Flat on my back like that, I didn’t have to see the cradle. Alcimus had presented it to me with such pride, I knew I couldn’t get rid of it, or even suggest moving it into one of the storage huts, and yet I loathed it. I couldn’t stop thinking about Andromache’s son, the little boy whom Pyrrhus had hurled to his death from the battlements of Troy. I had no logical reason to believe this was his cradle, and yet I knew it was. I felt his small ghost in the room.

It was difficult to sleep with that thought in my head, but I did at last manage to drift off. Only a few moments later, it seemed—though it might have been hours—I was jerked awake by a banging on the door. Getting up too quickly, I felt myself go dizzy, but managed to stumble along the passage. The banging had stopped, but then it started again.

“Coming!” Peering into the darkness, I saw one of the girls standing there, though I couldn’t see which one, until she took a step closer. “Amina. What’s wrong?”

“He’s sent for Andromache.”

She didn’t need to say any more. I got my mantle and stepped across the threshold, a mizzling rain immediately dampening my skin and hair. We scaled along the wall, staggering a little in the gap between two huts where the wind blew with full force off the sea. Amina tapped on the door and one of the girls let us in. I didn’t really know any of them yet, three or four by name, the others not even that. It didn’t help that many of them were still mute. They’d got their pallet beds from beneath the hut where they were stored during the day and arranged them in rows across the room. Each girl had a small rush light by her pillow. As they turned to look at me, the pallid flames illuminated their faces from below—they looked like their own ghosts. A girl called Helle said, “You’re too late, she’s gone.” She sounded spiteful, petulant—the way a small child might sound if her mother had failed to protect her.

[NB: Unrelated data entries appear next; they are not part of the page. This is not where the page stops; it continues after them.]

## src/rtl/mdu_sched.sv

```systemverilog
// Multiply/divide unit scheduler: sequences busy/done timing and generates pipeline stalls.
// Define MDU_SCHED_PERF_EN to add the cumulative stall-cycle counter on stall_cnt.
module mdu_sched #(
   parameter int unsigned MULT_CYCLES = 5,
   parameter int unsigned DIV_CYCLES  = 10
) (
   input  logic        clk,
   input  logic        reset,
   input  logic        E_start,
   input  logic [1:0]  E_op,
   input  logic        D_hilo_use,
   input  logic        cancel,
   output logic        busy,
   output logic        done,
   output logic [3:0]  cnt,
   output logic        mdu_stall,
   output logic        F_enable,
   output logic        D_enable,
   output logic        E_flush,
   output logic [31:0] stall_cnt
);

   typedef enum logic [1:0] {IDLE, RUN, DONE} state_t;

   state_t     state;
   logic [3:0] load_cnt;

   assign load_cnt = E_op[1] ? 4'(DIV_CYCLES) : 4'(MULT_CYCLES);

   // busy and done are registered alongside the state so they are clean Moore outputs
   always_ff @(posedge clk or posedge reset) begin
      if (reset) begin
         state <= IDLE;
         cnt   <= 4'd0;
         busy  <= 1'b0;
         done  <= 1'b0;
      end else if (cancel) begin
         state <= IDLE;
         cnt   <= 4'd0;
         busy  <= 1'b0;
         done  <= 1'b0;
      end else begin
         case (state)
            IDLE: begin
               done <= 1'b0;
               if (E_start) begin
                  state <= RUN;
                  cnt   <= load_cnt;
                  busy  <= 1'b1;
               end
            end
            RUN: begin
               if (cnt <= 4'd1) begin
                  state <= DONE;
                  cnt   <= 4'd0;
                  busy  <= 1'b0;
                  done  <= 1'b1;
               end else begin
                  cnt <= cnt - 4'd1;
               end
            end
            DONE: begin
               done <= 1'b0;
               if (E_start) begin
                  state <= RUN;
                  cnt   <= load_cnt;
                  busy  <= 1'b1;
               end else begin
                  state <= IDLE;
                  cnt   <= 4'd0;
               end
            end
            default: begin
               state <= IDLE;
               cnt   <= 4'd0;
               busy  <= 1'b0;
               done  <= 1'b0;
            end
         endcase
      end
   end

   // A HI/LO consumer in D waits while an operation is issuing or running, never during reset
   assign mdu_stall = ~reset & D_hilo_use & (E_start | busy);
   assign F_enable  = ~mdu_stall;
   assign D_enable  = ~mdu_stall;
   assign E_flush   = mdu_stall;

`ifdef MDU_SCHED_PERF_EN
   logic [31:0] stall_q;

   always_ff @(posedge clk or posedge reset) begin
      if (reset)
         stall_q <= 32'd0;
      else if (mdu_stall)
         stall_q <= stall_q + 32'd1;
   end

   assign stall_cnt = stall_q;
`else
   assign stall_cnt = 32'd0;
`endif

endmodule

```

“It’s all right,” I said. “I know where to find her.”

I did. I must have crossed paths with half a dozen past selves in the short distance between the women’s hut and the hall.

As I approached, I heard singing, banging of fists on tables, the braying laughter of young men drinking hard to celebrate, or forget. Pyrrhus’s voice rose louder than the rest. I walked along the veranda to the side entrance that led directly into his private apartments. Not much shelter there—as I opened the door, the wind blew me into the room. I looked around. A fire was burning, though the logs were green and smoking badly; my eyes stung. Two chairs faced each other across the hearth. The one opposite me had been Patroclus’s chair. I could see him now, as always, with a couple of dogs asleep at his feet: hunting dogs, twitching and whimpering as they chased imaginary rabbits across dream fields. One of them yelped and its paws scrabbled on the floor. Patroclus laughed and the man in the other chair, whose face I couldn’t see, looked up from his lyre and laughed too. And for a moment, I forgot Andromache waiting in the small room, Pyrrhus drinking himself stupid in the hall, and simply stared at the empty chairs—which in my mind were not empty at all. How powerful the dead are.